Each line from the start of the records through the line containing "localparam int MAX_SIGNATURE_DEF = 8;" is to be transcribed exactly, and no other line is to be included.

§ SOURCE DATA
--------
### src/design/lssd_pkg.sv
// Shared types and constants for the LSB stego stream decoder.
`timescale 1ns / 1ps

package lssd_pkg;

    // Default build values
    localparam int EXT_BYTES_DEF     = 4;
    localparam int SIZE_BITS_DEF     = 32;
    localparam int MAX_SIGNATURE_DEF = 8;

    // Fixed field widths
    localparam int BYTE_W     = 8;
    localparam int HDR_LEN_W  = 8;
    localparam int SIG_LEN_W  = 4;
    localparam int SIG_CHAR_W = 64;
    localparam int VALUE_W    = 32;
    localparam int KIND_W     = 2;
    localparam int CFG_IDX_W  = 2;
    localparam int SIG_SEL_W  = 3;

    // Reset values of the configuration registers
    localparam logic [HDR_LEN_W-1:0]  HDR_LEN_RST  = 8'd54;
    localparam logic [SIG_LEN_W-1:0]  SIG_LEN_RST  = 4'd2;
    localparam logic [SIG_CHAR_W-1:0] SIG_CHAR_RST = '0;

    typedef enum logic [CFG_IDX_W-1:0] {
        REG_HEADER_LENGTH    = 2'd0,
        REG_SIGNATURE_LENGTH = 2'd1,
        REG_SIGNATURE_CHARS  = 2'd2
    } cfg_reg_t;

    typedef enum logic [KIND_W-1:0] {
        KIND_EXT  = 2'd0,
        KIND_DATA = 2'd1,
        KIND_SIZE = 2'd2,
        KIND_ERR  = 2'd3
    } kind_t;

    typedef enum logic [2:0] {
        PH_HEADER = 3'd0,
        PH_MAGIC  = 3'd1,
        PH_EXT    = 3'd2,
        PH_SIZE   = 3'd3,
        PH_DATA   = 3'd4,
        PH_IDLE   = 3'd5
    } phase_t;

    typedef struct packed {
        logic [HDR_LEN_W-1:0]  header_length;
        logic [SIG_LEN_W-1:0]  signature_length;
        logic [SIG_CHAR_W-1:0] signature_chars;
    } cfg_t;

    typedef struct packed {
        logic                valid;
        kind_t               kind;
        logic [VALUE_W-1:0]  value;
        logic                last;
    } res_t;

endpackage

### src/design/lsb_stego_stream_decoder.sv
// Top level of the LSB stego stream decoder: channel registers and config.
//
//  channel | dir | payload                                   | handshake
//  s_      | in  | tdata=image_byte, tuser=frame_start       | s_tvalid/s_tready
//  m_      | out | tdata=value, tuser=kind, tlast=last       | m_tvalid/m_tready
//  cfg_    | in  | cfg_index, cfg_data                       | cfg_valid/cfg_ready
//
// One image byte per cycle while the output is not stalled: each transaction is registered,
// then parsed, and its result (if any) is in the output register at the end of the parse cycle.
// aresetn is synchronous; it restores the register defaults and the header-skip phase.
// A stalled output holds the parser; the input register still takes one transaction.
`timescale 1ns / 1ps

module lsb_stego_stream_decoder #(
    parameter int EXT_BYTES     = lssd_pkg::EXT_BYTES_DEF,
    parameter int SIZE_BITS     = lssd_pkg::SIZE_BITS_DEF,
    parameter int MAX_SIGNATURE = lssd_pkg::MAX_SIGNATURE_DEF
) (
    input  logic                              aclk,
    input  logic                              aresetn,
    input  logic                              s_tvalid,
    output logic                              s_tready,
    input  logic [lssd_pkg::BYTE_W-1:0]       s_tdata,   // [7:0] image_byte
    input  logic                              s_tuser,   // [0] frame_start
    output logic                              m_tvalid,
    input  logic                              m_tready,
    output logic [lssd_pkg::VALUE_W-1:0]      m_tdata,   // [31:0] value
    output logic [lssd_pkg::KIND_W-1:0]       m_tuser,   // [1:0] kind
    output logic                              m_tlast,
    input  logic                              cfg_valid,
    output logic                              cfg_ready,
    input  logic [lssd_pkg::CFG_IDX_W-1:0]    cfg_index,
    input  logic [lssd_pkg::SIG_CHAR_W-1:0]   cfg_data
);
    import lssd_pkg::*;

    cfg_t                cfg_reg, cfg_next;
    logic                in_valid_reg, in_valid_next;
    logic [BYTE_W-1:0]   in_byte_reg;
    logic                in_start_reg;
    logic                out_valid_reg, out_valid_next;
    kind_t               out_kind_reg;
    logic [VALUE_W-1:0]  out_value_reg;
    logic                out_last_reg;

    logic                out_free;
    logic                step;
    logic                s_accept;
    res_t                res;

    assign cfg_ready = 1'b1;
    assign out_free  = !out_valid_reg || m_tready;
    assign step      = in_valid_reg && out_free;
    assign s_tready  = !in_valid_reg || out_free;
    assign s_accept  = s_tvalid && s_tready;

    always_comb begin
        cfg_next = cfg_reg;
        if (cfg_valid) begin
            case (cfg_reg_t'(cfg_index))
                REG_HEADER_LENGTH:    cfg_next.header_length    = cfg_data[HDR_LEN_W-1:0];
                REG_SIGNATURE_LENGTH: cfg_next.signature_length = cfg_data[SIG_LEN_W-1:0];
                REG_SIGNATURE_CHARS:  cfg_next.signature_chars  = cfg_data;
                default:              cfg_next = cfg_reg;
            endcase
        end
    end

    always_comb begin
        in_valid_next = in_valid_reg;
        if (s_accept) begin
            in_valid_next = 1'b1;
        end else if (step) begin
            in_valid_next = 1'b0;
        end
    end

    always_comb begin
        out_valid_next = out_valid_reg;
        if (step) begin
            out_valid_next = res.valid;
        end else if (m_tready) begin
            out_valid_next = 1'b0;
        end
    end

    lssd_parse #(
        .EXT_BYTES     (EXT_BYTES),
        .SIZE_BITS     (SIZE_BITS),
        .MAX_SIGNATURE (MAX_SIGNATURE)
    ) u_parse (
        .aclk        (aclk),
        .aresetn     (aresetn),
        .step        (step),
        .image_byte  (in_byte_reg),
        .frame_start (in_start_reg),
        .cfg         (cfg_reg),
        .res         (res)
    );

    always_ff @(posedge aclk) begin
        if (!aresetn) begin
            cfg_reg.header_length    <= HDR_LEN_RST;
            cfg_reg.signature_length <= SIG_LEN_RST;
            cfg_reg.signature_chars  <= SIG_CHAR_RST;
            in_valid_reg             <= 1'b0;
            out_valid_reg            <= 1'b0;
        end else begin
            cfg_reg       <= cfg_next;
            in_valid_reg  <= in_valid_next;
            out_valid_reg <= out_valid_next;
        end
    end

    always_ff @(posedge aclk) begin
        if (s_accept) begin
            in_byte_reg  <= s_tdata;
            in_start_reg <= s_tuser;
        end
        if (step && res.valid) begin
            out_kind_reg  <= res.kind;
            out_value_reg <= res.value;
            out_last_reg  <= res.last;
        end
    end

    assign m_tvalid = out_valid_reg;
    assign m_tdata  = out_value_reg;
    assign m_tuser  = out_kind_reg;
    assign m_tlast  = out_last_reg;

    // An error result always closes the stream
    a_err_last: assert property (@(posedge aclk) disable iff (!aresetn)
        (m_tvalid && (m_tuser == KIND_ERR)) |-> m_tlast)
        else $error("error result without last");

    // Extension bytes never end the stream
    a_ext_not_last: assert property (@(posedge aclk) disable iff (!aresetn)
        (m_tvalid && (m_tuser == KIND_EXT)) |-> !m_tlast)
        else $error("extension byte marked last");

    // A size result is last exactly when the size is zero
    a_size_last: assert property (@(posedge aclk) disable iff (!aresetn)
        (m_tvalid && (m_tuser == KIND_SIZE)) |-> (m_tlast == (m_tdata == '0)))
        else $error("size result last flag wrong");

    // With both registers full and the output stalled, no transaction is taken
    a_full_stall: assert property (@(posedge aclk) disable iff (!aresetn)
        (in_valid_reg && m_tvalid && !m_tready) |-> !s_tready)
        else $error("input taken while pipeline full");

endmodule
--------
§ FINISHED TASK
### src/design/lssd_pkg.sv
// Shared types and constants for the LSB stego stream decoder.
`timescale 1ns / 1ps

package lssd_pkg;

    // Default build values
    localparam int EXT_BYTES_DEF     = 4;
    localparam int SIZE_BITS_DEF     = 32;
    localparam int MAX_SIGNATURE_DEF = 8;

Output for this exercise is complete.